What you have to do:
From the entries that follow, copy each line in which "Zflag" appears.

[Start of section]

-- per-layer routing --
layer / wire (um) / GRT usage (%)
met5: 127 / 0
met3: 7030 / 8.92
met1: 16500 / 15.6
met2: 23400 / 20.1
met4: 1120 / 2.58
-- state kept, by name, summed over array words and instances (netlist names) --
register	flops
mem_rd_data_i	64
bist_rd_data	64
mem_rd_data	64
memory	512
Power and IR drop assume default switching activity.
==> design/flow/run.sh <==
#!/bin/bash
# OpenROAD 26Q1-2900-gdf79404cd8, Yosys 0.63+post, stock flow scripts
make -C /OpenROAD-flow-scripts/flow DESIGN_CONFIG=/design/flow/config.mk WORK_HOME=/design/flow/orfs finish
==> design/flow/config.mk <==
export PLATFORM = sky130hd
export DESIGN_NAME = mem_16nm_ram4x73
export DESIGN_NICKNAME = mem_16nm_ram4x73
export VERILOG_FILES = /design/flow/design.v
export SDC_FILE = /design/flow/constraint.sdc
export NUM_CORES = 4
export LEC_CHECK = 1
export CORE_UTILIZATION = 50
==> design/flow/constraint.sdc <==
current_design mem_16nm_ram4x73

set clk_period 1.6
set clk_io_pct 0.2

create_clock -name clk0 -period $clk_period [get_ports {bist_clk}]
create_clock -name clk1 -period $clk_period [get_ports {clk}]

set non_clock_inputs [all_inputs -no_clocks]
set_input_delay [expr $clk_period * $clk_io_pct] -clock clk0 $non_clock_inputs
set_output_delay [expr $clk_period * $clk_io_pct] -clock clk0 [all_outputs]
<file path="design/flow/config.mk">
export PLATFORM = sky130hd
export DESIGN_NAME = mem_16nm_ram12x73
export DESIGN_NICKNAME = mem_16nm_ram12x73
export VERILOG_FILES = /design/flow/design.v
export SDC_FILE = /design/flow/constraint.sdc
export NUM_CORES = 4
export LEC_CHECK = 1
export CORE_UTILIZATION = 50
</file>
<file path="design/flow/constraint.sdc">
current_design mem_16nm_ram12x73

set clk_period 3.0
set clk_io_pct 0.2

create_clock -name clk0 -period $clk_period [get_ports {bist_clk}]
create_clock -name clk1 -period $clk_period [get_ports {clk}]

set non_clock_inputs [all_inputs -no_clocks]
set_input_delay [expr $clk_period * $clk_io_pct] -clock clk0 $non_clock_inputs
set_output_delay [expr $clk_period * $clk_io_pct] -clock clk0 [all_outputs]
</file>
<file path="design/flow/run.sh">
#!/bin/bash
# OpenROAD 26Q1-2900-gdf79404cd8, Yosys 0.63+post, stock flow scripts
make -C /OpenROAD-flow-scripts/flow DESIGN_CONFIG=/design/flow/config.mk WORK_HOME=/design/flow/orfs finish
</file>
<file path="design/flow/design.v">
module mem_16nm_ram12x73
(
  input  wire        clk,
  input  wire        ram_wr_en,
  input  wire [3:0]  ram_wr_addr,
  input  wire [72:0] ram_wr_data,
  input  wire        ram_rd_en,
  input  wire [3:0]  ram_rd_addr,
  output wire [72:0] ram_rd_data,
  input  wire        bist_clk,
  input  wire        bist_en,
  input  wire [3:0]  bist_addr,
  input  wire [72:0] bist_wr_data,
  output wire [72:0] bist_rd_data
);
reg [72:0] memory [11:0];
reg [72:0] ram_rd_data_i;
always @ (posedge clk) begin
  if( ram_wr_en ) begin
    memory[ram_wr_addr] <= #0 ram_wr_data;
  end
  if( ram_rd_en ) begin
    ram_rd_data_i <= #0 memory[ram_rd_addr];
  end
end
always @ (posedge clk) begin
  ram_rd_data <= #0 ram_rd_data_i;
end
always @ (posedge bist_clk ) begin
  bist_rd_data <= #0 bist_wr_data;
end
endmodule
</file>
==> flow_summary.json <==
{
  "wl_per_cell_um": 25.57,
  "post-cts-setup-buffers": 0,
  "syn_area_sq_um": 38150,
  "hpwl_um": 45840,
  "chip_area_sq_um": 77420,
  "drtIter0Drc": 843,
  "viasPerCell": 5.660,
  "p_per_area_nw_per_um2": 687.5,
  "peakVddDrop_mv": 0.5159,
  "cts_hold_buf": 0,
  "combGateArea_sq_um": 6375,
  "antenna_found_initial": 8,
  "timing.max_cap.violations": 0,
  "crit_family": "buffers and inverters",
  "grt_max_degree": 55,
  "ys_cells": 1634,
  "finalWirelength_um": 79940,
  "ys_seq_frac": 0.8235,
  "required_ps": 2400,
  "pre_cts_ws_ps": 273.9,
  "outcome": "complete, no violations",
  "fp-utilization": 0.5091,
  "synthArstFlopShare": 0,
  "largest_area_cell": "edfxtp_1",
  "grt-ovfl-total": 0,
  "cts_resized": 0,
  "ys_types": 23,
  "synth_cells": 1634,
  "syn_area_per_cell_sq_um": 23.35,
  "cp_max_fo": 1,
  "groute.usage.overall": 0.2400,
  "fin_skew_ps": 20.39,
  "relSlewSlack": 0.5331,
  "ant_nets": 0,
  "port_buffers": 302,
  "max_stage_delay_ps": 510,
  "die_x_um": 278.2,
  "cp.arrival_ps": 1580,
  "core_sq_um": 74950,
  "gp_congestion": 0.7967,
  "register_area_sq_um": 31420,
  "log.warning_count": 33,
  "grt_pass1_wl_um": 120200,
  "synth_flops": 1095,
  "most_common_cell": "edfxtp_1",
  "synth_chip_area_sq_um": 38150,
  "routed-via-count": 17690,
  "drc_errors": 0,
  "crit_slowest_cell": "clkdlybuf4s50_1",
  "drv_slew": 0,
  "crit_path_start_kind": "flip-flop",
  "cts_tree": "done",
  "synth-warning-count": 3,
  "ys.flop_type": "edfxtp_1",
  "die_h_um": 278.2,
  "area_leaders": "edfxtp_1 75%, mux4_2 8.2%, dfxtp_1 7.7%",
  "fin_ws_ps": 820.5,
  "setup_viol": 0,
  "crit_chain": "clkdlybuf4s50_1",
  "fin_util": 0.6281,
  "hp-class": "flip-flop to flip-flop",
  "top_area_frac": 0.7469,
  "leakagePower_nw": 15.67,
  "edf_count": 949,
  "worstMarginPinSlew_ps": 698.8,
  "cts_sinks": 1095,
  "critPathBufInv": 1,
  "grt_pass1_vias": 19510,
  "fillCellCount": 4931,
  "crit_type": "flip-flop to primary output",
  "area_growth_pct": 23.38,
  "rsz0062_at_grt": "no",
  "io_pins": 309,
  "cp-end-kind": "primary output",
  "drt-pass1-iter-count": 6,
  "hold_viol_final": 0,
  "drive_gt1_frac": 0.2079,
  "rows": 100,
  "common_cells": "949 x edfxtp_1, 146 x dfxtp_1, 146 x mux2i_1",
  "path_clk_slew_ps": 60
}
[layout make-up]
cell class              count  share of cell area
well taps                 969             0.02575
flip-flops and latches   1095              0.6674
repair buffers            393             0.09342
multi-input cells         460              0.1354
diodes                      2           0.0001063
clock buffers             139             0.06365
clock inverters            68             0.01422
[worst paths after layout]
kind | from | endpoint | slack [ps] | cells after the start
min | ram_rd_data_i[64] | ram_rd_data[64] | 340 | 0
min in group clk0 | bist_wr_data[32] | bist_rd_data[32] | 710 | 1
max | ram_rd_data[0] | ram_rd_data[0] | 820 | 1
max reg2reg | memory[7][65] | ram_rd_data_i[65] | 1430 | 3
max in group clk1 | ram_rd_addr[1] | ram_rd_data_i[24] | 970 | 5
min reg2reg | ram_rd_data_i[64] | ram_rd_data[64] | 340 | 0
[through the flow]
step | hold WS [ps] | power (mW) | instances | TNS, ps | instance area, sq um
finish | 338.5 | 32.37 | 3126 | 0 | 47080
global route | 345.5 | 33.44 | 3125 | 0 | 47070
CTS | 340.2 | 32.71 | 3124 | 0 | 47070
detailed placement | 326.9 | 19.14 | 2917 | 0 | 43410
global placement | 324.8 | 19.10 | 2917 | 0 | 43410
floorplan | 323.3 | 18.13 | 1634 | -131480 | 38240
[state kept, by name, indices dropped and copies added, names as in the netlist]
name	cells
ram_rd_data	73
memory	876
ram_rd_data_i	73
bist_rd_data	73
[logic make-up (layout without fill, tap and decap cells)]
group / count (synthesis) / after routing / synth area share
DFF: 1095 / 1095 / 0.8235
muxes: 292 / 292 / 0.1252
AOI/OAI and AO/OA: 146 / 146 / 0.03555
buffers and inverters: 79 / 600 / 0.01292
and+or+nand+nor: 22 / 22 / 0.002853
other: 0 / 2 / 0
[power by group]
part	switching [mW]	internal, mW	total, mW
sequential	0.128	17.0	17.2
combinational	0.773	0.862	1.63
clock	5.53	8.04	13.6
total	6.43	25.9	32.4
[worst reg2reg max path, cell delays in order, from the launching register on]
cell and delay [ps]:
edfxtp_1 350, mux4_2 470, a22oi_1 310, o221ai_1 170
[layer usage]
metal	track usage	wire length, um	share of wire	vias up
li1	-	-	-	7748
met1	0.3409	27430	0.34	8745
met2	0.3506	39340	0.49	1043
met3	0.1520	11250	0.14	144
met4	0.04717	1812	0.023	14
met5	0.003752	113	0.0014	-
[cells in the final DEF (no fill, tap or decap)]
cell	netlist	layout
clkinv_1	0	19
clkdlybuf4s50_1	0	299
clkinv_2	0	23
nor2_4	0	10
nand3b_1	2	2
or3b_4	0	1
nand2_4	0	1
clkinv_16	0	1
nand2_1	2	1
clkbuf_16	0	114
a22oi_1	58	58
clkbuf_8	0	5
o221ai_2	15	15
clkbuf_1	38	20
a22oi_2	15	15
clkinv_4	0	4
mux4_2	139	139
clkinv_8	0	1
bufinv_16	0	11
diode_2	0	2
dfxtp_1	146	146
mux2i_1	146	146
buf_4	16	37
nand2b_4	0	1
edfxtp_1	949	949
nor2b_4	0	1
nor3_4	0	3
clkinvlp_4	0	6
buf_8	1	1
nand2b_1	3	2
buf_6	13	1
buf_12	1	55
mux4_1	7	7
inv_6	0	3
o221ai_1	58	58
Power is estimated from default activity; no workload was simulated.
==> design.v <==
module RISC_SPM (clk, rst, data_bus, address_bus, memory_bus, instruction_bus);
   parameter word_size = 8;
   parameter Sel1_size = 3; 
   parameter Sel2_size = 2;
   input clk, rst;
   output [word_size - 1:0] data_bus, address_bus, memory_bus, instruction_bus;
wire [Sel1_size -1:0] Sel_Bus_1_Mux;
wire [Sel2_size -1:0] Sel_Bus_2_Mux;
wire zero;
wire [word_size -1:0] instruction, address, Bus_1, mem_word;
assign data_bus= Bus_1;
assign address_bus= address;
assign memory_bus= mem_word;
assign instruction_bus= instruction;
wire Load_R0, Load_R1, Load_R2, Load_R3, Load_PC, Inc_PC, Load_IR,
    Load_Add_R, Load_Reg_Y, Load_Reg_Z, write;
Processing_Unit M0_Processor (instruction, address, Bus_1, zero, mem_word,
Load_R0, Load_R1, Load_R2, Load_R3, Load_PC, Inc_PC, Sel_Bus_1_Mux,
Sel_Bus_2_Mux, Load_IR, Load_Add_R, Load_Reg_Y, Load_Reg_Z, clk, rst);
Control_Unit M1_Controller (Sel_Bus_2_Mux, Sel_Bus_1_Mux, Load_R0,
Load_R1, Load_R2, Load_R3, Load_PC, Inc_PC, Load_IR, Load_Add_R,
Load_Reg_Y, Load_Reg_Z, write, instruction, zero, clk, rst);
Memory_Unit M2_MEM (
   .data_out(mem_word),
   .data_in(Bus_1),
   .address(address),
   .clk(clk),
   .write(write)
);
endmodule
module Processing_Unit #(parameter
word_size = 8, op_size = 4, Sel1_size = 3, Sel2_size = 2)(
output [word_size -1:0] instruction, address, Bus_1,
output                  Zflag,
input [word_size -1:0]  mem_word,
input                   Load_R0, Load_R1, Load_R2, Load_R3, Load_PC, Inc_PC,
input [Sel1_size -1:0]  Sel_Bus_1_Mux,
input [Sel2_size -1:0]  Sel_Bus_2_Mux,
input                   Load_IR, Load_Add_R, Load_Reg_Y, Load_Reg_Z,
input                   clk, rst
);
wire [word_size -1:0]   Bus_2;
wire [word_size -1:0]   R0_out, R1_out, R2_out, R3_out;
wire [word_size -1:0]  PC_count, Y_value, alu_out;
wire                   alu_zero_flag;
wire [op_size -1:0]    opcode = instruction [word_size-1: word_size-op_size];
Register_Unit         R0     (R0_out, Bus_2, Load_R0, clk, rst);
Register_Unit         R1     (R1_out, Bus_2, Load_R1, clk, rst);
Register_Unit         R2     (R2_out, Bus_2, Load_R2, clk, rst);
Register_Unit         R3     (R3_out, Bus_2, Load_R3, clk, rst);
Register_Unit         Reg_Y  (Y_value, Bus_2, Load_Reg_Y, clk, rst);
D_flop                Reg_Z  (Zflag, alu_zero_flag, Load_Reg_Z, clk, rst);
Address_Register      Add_R  (address, Bus_2, Load_Add_R, clk, rst);
Instruction_Register  IR     (instruction, Bus_2, Load_IR, clk, rst);
Program_Counter       PC     (PC_count, Bus_2, Load_PC, Inc_PC, clk, rst);
Multiplexer_5ch       Mux_1  (Bus_1, R0_out, R1_out, R2_out, R3_out, PC_count, Sel_Bus_1_Mux);
Multiplexer_3ch       Mux_2  (Bus_2, alu_out, Bus_1, mem_word, Sel_Bus_2_Mux);
Alu_RISC              ALU    (alu_out, alu_zero_flag, Y_value, Bus_1, opcode);
endmodule
module Register_Unit #(parameter word_size = 8)(
output reg [word_size-1:0]  data_out,
input [word_size -1:0]      data_in,
input                       load, clk, rst
);
always @(posedge clk, negedge rst)
begin
if (rst == 1'b0) data_out <= 0; else if (load) data_out <= data_in;
end
endmodule
module D_flop (output reg data_out, input data_in, load, clk, rst);
always @(posedge clk, negedge rst)
begin
if (rst == 1'b0) data_out <= 0; else if (load == 1'b1) data_out <= data_in;
end
endmodule
module Address_Register #(parameter word_size = 8)(
output reg [word_size -1:0] data_out,
input [word_size -1:0]      data_in,
input                       load, clk, rst
);
always @(posedge clk, negedge rst)
begin
if (rst == 1'b0) data_out <= 0; else if (load == 1'b1) data_out <= data_in;
end
endmodule
module Instruction_Register #(parameter word_size = 8)(
output reg [word_size -1:0] data_out,
input [word_size -1:0]      data_in,
input                       load, clk, rst
);
always @(posedge clk, negedge rst)
begin
   if (rst == 1'b0) data_out <= 0; else if (load == 1'b1) data_out <= data_in;
end
endmodule
module Program_Counter #(parameter word_size = 8)(
output reg [word_size -1:0]  count,
input [word_size -1:0]       data_in,
input                        Load_PC, Inc_PC,
input                        clk, rst
);
always @(posedge clk, negedge rst)
begin
   if (rst == 1'b0) count <= 0;
   else if (Load_PC == 1'b1) count <= data_in;
   else if (Inc_PC == 1'b1) count <= count +1;
end
endmodule
module Multiplexer_5ch #(parameter word_size = 8)(
output [word_size -1:0]  mux_out,
input [word_size -1:0]   data_a, data_b, data_c, data_d, data_e,
input [2:0]              sel
);
assign mux_out = (sel == 0)   ? data_a: (sel == 1)
                             ? data_b: (sel == 2)
                             ? data_c: (sel == 3)
                             ? data_d: (sel == 4)
                             ? data_e: 'bx;
endmodule
module Multiplexer_3ch #(parameter word_size = 8)(
output [word_size -1:0]  mux_out,
input [word_size -1:0]   data_a, data_b, data_c,
input [1:0]              sel
);
assign mux_out = (sel == 0) ? data_a: (sel == 1) ? data_b: (sel ==2) ? data_c: 'bx;
endmodule
module Alu_RISC #(parameter word_size = 8,op_size = 4,
NOP  =4'b0000,
ADD  =4'b0001,
SUB  =4'b0010,
AND  =4'b0011,
NOT  =4'b0100,
RD   =4'b0101,
WR   =4'b0110,
BR   =4'b0111,
BRZ  =4'b1000
)
(
output reg [word_size -1:0]  alu_out,
output                       alu_zero_flag,
input [word_size -1:0]       data_1, data_2,
input [op_size -1:0]         sel
);
assign alu_zero_flag = ~|alu_out;
always @(sel, data_1, data_2)
case (sel)
 NOP:      alu_out = 0;
 ADD:      alu_out = data_1 + data_2;  
 SUB:      alu_out = data_2 - data_1;
 AND:      alu_out = data_1 & data_2;
 NOT:      alu_out = ~ data_2;        
 default:  alu_out= 0;
endcase
endmodule
module Control_Unit #(parameter
word_size = 8, op_size = 4, state_size = 4,
src_size = 2, dest_size = 2, Sel1_size = 3, Sel2_size = 2)(
output [Sel2_size -1:0] Sel_Bus_2_Mux,
output [Sel1_size -1:0] Sel_Bus_1_Mux,
output reg Load_R0, Load_R1, Load_R2, Load_R3, Load_PC, Inc_PC,
           Load_IR, Load_Add_R, Load_Reg_Y, Load_Reg_Z, write,
input [word_size -1:0] instruction,
input zero, clk, rst
);
parameter S_idle = 0, S_fet1 = 1, S_fet2 = 2, S_dec = 3,
          S_ex1 = 4, S_rd1 = 5, S_rd2 = 6,
          S_wr1 = 7, S_wr2 = 8, S_br1 = 9, S_br2 = 10, S_halt = 11;
parameter NOP = 0, ADD = 1, SUB = 2, AND = 3, NOT = 4, RD = 5, WR = 6,
          BR = 7, BRZ = 8;
parameter R0 = 0, R1 = 1, R2 = 2, R3 = 3;
reg [state_size -1:0] state, next_state;
reg Sel_ALU, Sel_Bus_1, Sel_Mem;
reg Sel_R0, Sel_R1, Sel_R2, Sel_R3, Sel_PC;
reg err_flag;
wire [op_size -1:0] opcode = instruction [word_size -1: word_size - op_size];
wire [src_size -1:0] src = instruction [src_size + dest_size -1: dest_size];
wire [dest_size -1:0] dest = instruction [dest_size -1:0];
assign Sel_Bus_1_Mux [Sel1_size -1:0] = Sel_R0 ? 0:
                                        Sel_R1 ? 1:
                                        Sel_R2 ? 2:
                                        Sel_R3 ? 3:
                                        Sel_PC ? 4: 3'bx;  
assign Sel_Bus_2_Mux [Sel2_size -1:0] = Sel_ALU ? 0:
                                        Sel_Bus_1 ? 1:
                                        Sel_Mem ? 2: 2'bx;
always @(posedge clk, negedge rst)
begin: State_transitions
 if (rst == 0) state <= S_idle;
 else state <= next_state;
end
always @(state, opcode, src, dest, zero)
begin: Output_and_next_state
 Sel_R0 = 0; Sel_R1 = 0; Sel_R2 = 0; Sel_R3 = 0; Sel_PC = 0;
 Load_R0 = 0; Load_R1 = 0; Load_R2 = 0; Load_R3 =0; Load_PC = 0;
 Load_IR = 0; Load_Add_R = 0; Load_Reg_Y = 0; Load_Reg_Z = 0;
 Inc_PC = 0;
 Sel_Bus_1 = 0;
 Sel_ALU = 0;
 Sel_Mem = 0;
 write = 0;
 err_flag = 0;  
next_state = state;
case (state) S_idle: next_state = S_fet1;
             S_fet1:
                    begin
                        next_state = S_fet2;
                        Sel_PC = 1;
                        Sel_Bus_1 = 1;
                        Load_Add_R = 1;
                    end
             S_fet2:
                    begin
                        next_state = S_dec;
                        Sel_Mem = 1;
                        Load_IR = 1;
                        Inc_PC = 1;
                    end
             S_dec:
case (opcode)
 NOP: next_state = S_fet1;
 ADD, SUB, AND:
               begin
                   next_state = S_ex1;
                   Sel_Bus_1 = 1;
                   Load_Reg_Y = 1;
case (src)
 R0:       Sel_R0 = 1;
 R1:       Sel_R1 = 1;
 R2:       Sel_R2 = 1;
 R3:       Sel_R3 = 1;
 default   err_flag = 1;
 endcase
               end  
NOT:
    begin
        next_state = S_fet1;
        Load_Reg_Z = 1;
        Sel_ALU = 1;
case (src)
  R0:       Sel_R0 = 1;
 R1:       Sel_R1 = 1;
 R2:       Sel_R2 = 1;
 R3:       Sel_R3 = 1;
 default   err_flag = 1;
endcase
case (dest)
 R0:       Load_R0 = 1;
 R1:       Load_R1 = 1;
 R2:       Load_R2 = 1;
 R3:       Load_R3 = 1;
 default   err_flag = 1;
endcase
    end  
RD:
   begin
       next_state = S_rd1;
       Sel_PC = 1; Sel_Bus_1 = 1; Load_Add_R = 1;
   end  
WR:
   begin
       next_state = S_wr1;
       Sel_PC = 1; Sel_Bus_1 = 1; Load_Add_R = 1;
   end  
BR:
   begin
       next_state = S_br1;
       Sel_PC = 1; Sel_Bus_1 = 1; Load_Add_R = 1;
   end  
BRZ: if (zero == 1)
    begin
        next_state = S_br1;
        Sel_PC = 1; Sel_Bus_1 = 1; Load_Add_R = 1;
    end  
   else
       begin
           next_state = S_fet1;
           Inc_PC = 1;
       end
   default: next_state = S_halt;
   endcase  
S_ex1:
      begin
          next_state = S_fet1;
          Load_Reg_Z = 1;
          Sel_ALU = 1;
       case (dest)
           R0: begin Sel_R0 = 1; Load_R0 = 1; end
           R1: begin Sel_R1 = 1; Load_R1 = 1; end
           R2: begin Sel_R2 = 1; Load_R2 = 1; end
           R3: begin Sel_R3 = 1; Load_R3 = 1; end
           default: err_flag = 1;
       endcase
      end
S_rd1:
      begin
          next_state = S_rd2;
          Sel_Mem = 1;
          Load_Add_R = 1;
          Inc_PC = 1;
      end
S_wr1:
      begin
          next_state = S_wr2;
          Sel_Mem = 1;
          Load_Add_R = 1;
          Inc_PC = 1;
      end
S_rd2:
      begin
          next_state = S_fet1;
          Sel_Mem = 1;
       case (dest)
         R0:      Load_R0 = 1;
         R1:      Load_R1 = 1;
         R2:      Load_R2 = 1;
         R3:      Load_R3 = 1;
         default  err_flag = 1;
       endcase
      end
S_wr2:
      begin
          next_state = S_fet1;
          write = 1;
       case (src)
         R0:      Sel_R0 = 1;
         R1:      Sel_R1 = 1;
         R2:      Sel_R2 = 1;
         R3:      Sel_R3 = 1;
         default  err_flag = 1;
       endcase
      end
S_br1:
      begin
          next_state = S_br2; Sel_Mem = 1;
          Load_Add_R = 1;
      end
S_br2:
      begin
          next_state = S_fet1; Sel_Mem = 1;
          Load_PC = 1;
      end
S_halt: next_state = S_halt;
default: next_state = S_idle;
endcase
end
endmodule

[End of section]

Answer to the exercise:
output                  Zflag,
D_flop                Reg_Z  (Zflag, alu_zero_flag, Load_Reg_Z, clk, rst);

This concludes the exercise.